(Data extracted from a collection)
###
$ cat config.mk
export PLATFORM = sky130hd
export DESIGN_NAME = adc_dac_sequencer
export DESIGN_NICKNAME = d
export VERILOG_FILES = /design/src/rtl/adc_dac_pkg.sv /design/src/rtl/adc_cfg_shifter.sv /design/src/rtl/adc_dac_sequencer.sv
export SDC_FILE = /design/constraint.sdc
export NUM_CORES = 1
export LEC_CHECK = 0
export BUFFER_PORTS_ARGS = -buffer_cell sky130_fd_sc_hd__buf_2
export CAP_MARGIN = 10
export CORE_MARGIN = 4
export CORE_UTILIZATION = 24
export DETAILED_ROUTE_END_ITERATION = 7
export HOLD_SLACK_MARGIN = 0.03
export PLACE_DENSITY = 0.55
export SLEW_MARGIN = 20
export SYNTH_ARGS = -nofsm -noshare
export SYNTH_HDL_FRONTEND = slang
export SYNTH_SLANG_ARGS = --single-unit
$ cat constraint.sdc
create_clock -name clk -period 1.6 [get_ports clk]
set_clock_uncertainty 0.1 [all_clocks]
set_input_delay 0.32 -clock clk [delete_from_list [all_inputs] [get_ports clk]]
set_output_delay 0.32 -clock clk [all_outputs]
set_load 0.005 [all_outputs]
$ cat src/rtl/adc_dac_pkg.sv
`default_nettype none
// ============================================================================
// Module      : adc_dac_pkg
// Description : Shared constants and FSM state encoding for the ADC-to-DAC
//               sample sequencer.
// Revision    : 1.0 - initial release
// ============================================================================
package adc_dac_pkg;

    // Default widths of the sample bus and the ADC configuration word
    localparam int c_DEF_DATA_W     = 10;
    localparam int c_DEF_CFG_W      = 16;

    // Shortest tick period that still fits the six-cycle sample schedule
    localparam int c_MIN_SAMPLE_DIV = 8;

    // Sequencer state encoding
    localparam int c_ST_W = 3;
    localparam logic [c_ST_W-1:0] c_ST_IDLE    = 3'd0;
    localparam logic [c_ST_W-1:0] c_ST_CFG_LO  = 3'd1;
    localparam logic [c_ST_W-1:0] c_ST_CFG_HI  = 3'd2;
    localparam logic [c_ST_W-1:0] c_ST_CAPTURE = 3'd3;
    localparam logic [c_ST_W-1:0] c_ST_SETUP_A = 3'd4;
    localparam logic [c_ST_W-1:0] c_ST_WRITE_A = 3'd5;
    localparam logic [c_ST_W-1:0] c_ST_SETUP_B = 3'd6;
    localparam logic [c_ST_W-1:0] c_ST_WRITE_B = 3'd7;

endpackage
`default_nettype wire

$ cat src/rtl/adc_cfg_shifter.sv
`default_nettype none
// ============================================================================
// Module      : adc_cfg_shifter
// Description : Shifts a configuration word to the ADC MSB first, two clock
//               cycles per bit (sclk low, then sclk high with sdi held).
// Revision    : 1.0 - initial release
// ============================================================================
module adc_cfg_shifter
    import adc_dac_pkg::*;
#(
    parameter int CFG_W = c_DEF_CFG_W
) (
    input  logic             clk,
    input  logic             reset,
    input  logic             load,
    input  logic [CFG_W-1:0] cfg_word,
    output logic             sdi,
    output logic             sclk,
    output logic             busy,
    output logic             done
);

    localparam int c_CNT_W = (CFG_W > 1) ? $clog2(CFG_W) : 1;

    logic [CFG_W-1:0]   r_shreg;
    logic [c_CNT_W-1:0] r_bit;
    logic               r_phase;   // 0: sclk low half, 1: sclk high half
    logic               r_active;
    logic               w_last;

    assign w_last = (r_bit == c_CNT_W'(CFG_W - 1));

    // Latch the word on load, then walk bit halves until the last bit's high half
    always_ff @(posedge clk or negedge reset) begin
        if (!reset) begin
            r_shreg  <= '0;
            r_bit    <= '0;
            r_phase  <= 1'b0;
            r_active <= 1'b0;
        end else if (load) begin
            r_shreg  <= cfg_word;
            r_bit    <= '0;
            r_phase  <= 1'b0;
            r_active <= 1'b1;
        end else if (r_active) begin
            if (!r_phase) begin
                r_phase <= 1'b1;
            end else begin
                r_phase <= 1'b0;
                r_shreg <= {r_shreg[CFG_W-2:0], 1'b0};
                r_bit   <= r_bit + 1'b1;
                if (w_last) begin
                    r_active <= 1'b0;
                end
            end
        end
    end

    // Serial pins idle low whenever no transfer is in flight
    assign sdi  = r_active & r_shreg[CFG_W-1];
    assign sclk = r_active & r_phase;
    assign busy = r_active;
    assign done = r_active & r_phase & w_last;

endmodule
`default_nettype wire

$ cat src/rtl/adc_dac_sequencer.sv
`default_nettype none
// ============================================================================
// Module      : adc_dac_sequencer
// Description : Deterministic ADC-to-DAC sample schedule: serial ADC
//               configuration, programmable-rate sampling and two-channel DAC
//               writes with setup and strobe cycles.
// Revision    : 1.0 - initial release
// ============================================================================
module adc_dac_sequencer
    import adc_dac_pkg::*;
#(
    parameter int DATA_W     = c_DEF_DATA_W,
    parameter int CFG_W      = c_DEF_CFG_W,
    parameter int SAMPLE_DIV = 16
) (
    input  logic              clk,
    input  logic              reset,
    input  logic              enable,
    input  logic              en_a,
    input  logic              en_b,
    input  logic              invert_b,
    input  logic              cfg_start,
    input  logic [CFG_W-1:0]  cfg_word,
    input  logic              overrun_clr,
    input  logic [DATA_W-1:0] adc_in,
    output logic              adc_oe,
    output logic              sdi,
    output logic              sclk,
    output logic [DATA_W-1:0] dac_out,
    output logic              dac_wr_a,
    output logic              dac_wr_b,
    output logic              sample_valid,
    output logic              cfg_busy,
    output logic              overrun
);

    // A divider below the schedule length would overrun every sample, so clamp it
    localparam int c_DIV   = (SAMPLE_DIV < c_MIN_SAMPLE_DIV) ? c_MIN_SAMPLE_DIV : SAMPLE_DIV;
    localparam int c_CNT_W = $clog2(c_DIV);

    logic [c_ST_W-1:0]  r_state;
    logic [c_ST_W-1:0]  w_next;
    logic [c_CNT_W-1:0] r_cnt;
    logic [DATA_W-1:0]  r_sample;
    logic [DATA_W-1:0]  r_dac;
    logic               r_overrun;
    logic               w_tick;
    logic               w_load;
    logic               w_drop;
    logic               w_cfg_busy;
    logic               w_cfg_done;

    assign w_tick = enable & (r_cnt == c_CNT_W'(c_DIV - 1));

    // Sample-rate divider; parked at zero while the scheduler is disabled
    always_ff @(posedge clk or negedge reset) begin
        if (!reset) begin
            r_cnt <= '0;
        end else if (!enable || w_tick) begin
            r_cnt <= '0;
        end else begin
            r_cnt <= r_cnt + 1'b1;
        end
    end

    // Sequencer state register
    always_ff @(posedge clk or negedge reset) begin
        if (!reset) begin
            r_state <= c_ST_IDLE;
        end else begin
            r_state <= w_next;
        end
    end

    // Next-state logic and state-decoded outputs
    always_comb begin
        w_next       = r_state;
        w_load       = 1'b0;
        adc_oe       = 1'b0;
        sample_valid = 1'b0;
        dac_wr_a     = 1'b0;
        dac_wr_b     = 1'b0;
        case (r_state)
            c_ST_IDLE: begin
                if (cfg_start) begin
                    w_next = c_ST_CFG_LO;
                    w_load = 1'b1;
                end else if (w_tick) begin
                    w_next = c_ST_CAPTURE;
                end
            end
            c_ST_CFG_LO: begin
                adc_oe = 1'b1;
                w_next = c_ST_CFG_HI;
            end
            c_ST_CFG_HI: begin
                adc_oe = 1'b1;
                w_next = w_cfg_done ? c_ST_IDLE : c_ST_CFG_LO;
            end
            c_ST_CAPTURE: begin
                sample_valid = 1'b1;
                w_next       = c_ST_SETUP_A;
            end
            c_ST_SETUP_A: begin
                w_next = c_ST_WRITE_A;
            end
            c_ST_WRITE_A: begin
                dac_wr_a = en_a;
                w_next   = c_ST_SETUP_B;
            end
            c_ST_SETUP_B: begin
                w_next = c_ST_WRITE_B;
            end
            c_ST_WRITE_B: begin
                dac_wr_b = en_b;
                w_next   = c_ST_IDLE;
            end
            default: begin
                w_next = c_ST_IDLE;
            end
        endcase
    end

    // Sample capture and DAC bus: each channel's value is loaded one cycle
    // ahead of its strobe and held through it
    always_ff @(posedge clk or negedge reset) begin
        if (!reset) begin
            r_sample <= '0;
            r_dac    <= '0;
        end else if (r_state == c_ST_CAPTURE) begin
            r_sample <= adc_in;
            r_dac    <= adc_in;
        end else if (r_state == c_ST_WRITE_A) begin
            r_dac    <= invert_b ? ~r_sample : r_sample;
        end
    end

    // A tick that cannot start a capture is lost; record it until cleared
    assign w_drop = w_tick & ((r_state != c_ST_IDLE) | cfg_start);

    // Sticky overrun flag, set has priority over clear
    always_ff @(posedge clk or negedge reset) begin
        if (!reset) begin
            r_overrun <= 1'b0;
        end else if (w_drop) begin
            r_overrun <= 1'b1;
        end else if (overrun_clr) begin
            r_overrun <= 1'b0;
        end
    end

    adc_cfg_shifter #(
        .CFG_W (CFG_W)
    ) u_cfg_shifter (
        .clk      (clk),
        .reset    (reset),
        .load     (w_load),
        .cfg_word (cfg_word),
        .sdi      (sdi),
        .sclk     (sclk),
        .busy     (w_cfg_busy),
        .done     (w_cfg_done)
    );

    assign dac_out  = r_dac;
    assign overrun  = r_overrun;
    assign cfg_busy = w_cfg_busy;

endmodule
`default_nettype wire

==> metrics.csv <==
metric,value,unit
hold_class,input port to register,
cts_buffers,5,
vias_per_cell,4.23,
synth-seq-cells,50,
path_max_fanout,7,
cts-root-buf,clkbuf_8,
yosys.area_share.simple,11.3,%
antenna_found_initial,0,
mostFrequentLayoutCell,buf_2,
coreArea,9860,um2
final_cells,417,
synth_top_family_by_area,multiplexers,
syn_to_final_growth,35.0,%
crit_type,register to register,
cp.arrival,1.77,ns
leakagePower,1.57,nW
yosysSeqAreaShare,51.2,%
yosys.area_share.xor_xnor,5.37,%
hold_viol_final,0,
wirelength,5360,um
cap_violations,0,
start_util,24.8,%
die-area,11900,um2
critPathLaunchType,register,
yosysTopAreaCellShare,51.2,%
synth.avg_cell_area,11.8,um2
syn_inst,207,
fp.dieH,109,um
power_density,1890,nW/um2
track_usage,8.85,%
post-route-period-util,105,%
power.total,0.00624,W
antennaDiodeCount,0,
drc,0,
synthAdderAreaFrac,1.02,%
grt_pass1_wl,8310,um
rsz0062_at_grt,true,
gp_congestion,0.733,
setup_viol_count_final,28,
io_pins,52,
synth_fp_nets,243,
layout_common_cells,"buf_2, dfrtp_1, nand2_1",
yosysTopAreaCell,dfrtp_1,
max-slew-margin-rel,69.4,%
required,1.69,ns
dp.cells,394,
htree_levels,2,
vias,1764,
dr.pass1.iters,4,
insertion_delay,0.30,ns
rows,36,
die_x,109,um
dp_slack,-0.112,ns
drtIter0Drc,54,
grt_start_max_net_pins,39,
clock_sinks,50,
ys_warn_count,0,
utilization,33.5,%
tns,-1.23,ns
grt_pass1_vias,1768,
netlist_top_cells_area,"dfrtp_1, mux2_4, mux2_2, mux2i_1, xor2_1",
fin_crit,1.68,ns
muxShareOfSynthArea,22.1,%
synthFlopType,dfrtp_1,
fin_ws,-0.0845,ns
syn-cell-area,2450,um2
overflow,0,
ys_types,35,
ir_worst_vdd,0.560,mV
final_antenna_net_count,0,
dp.final_hpwl,3450,um
max_freq,594,MHz
synth-edff-count,0,
ctsLongestPathBuffers,2,
nets,319,
synth_compound_area_share,5.78,%
slew_viol_final,0,
post_drt_wl_per_cell,12.9,um
cts.clk_slew.worst_paths,0.09,ns
critPathCaptureType,register,
cts_tree,built,
numPortBuffers,51,
drive_above_1_share,44.0,%
status,finished with violations,
violations,negative setup slack,
tightest_slew,0.460,ns
synthArstFlopShare,100,%
## cell type report
| cell class | count | area (um2) |
|---|---|---|
| Sequential cell | 50 | 1250 |
| Timing Repair Buffer | 79 | 593 |
| Inverter | 4 | 15.0 |
| Tap cell | 133 | 166 |
| Fill cell | 1001 | 6560 |
| Clock buffer | 6 | 72.6 |
| Multi-Input combinational cell | 143 | 1160 |
| Clock inverter | 2 | 37.5 |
###
Problem to work on = Where a line of the records contains the word "then", count it; state only the final tally.

Finished exercise = 2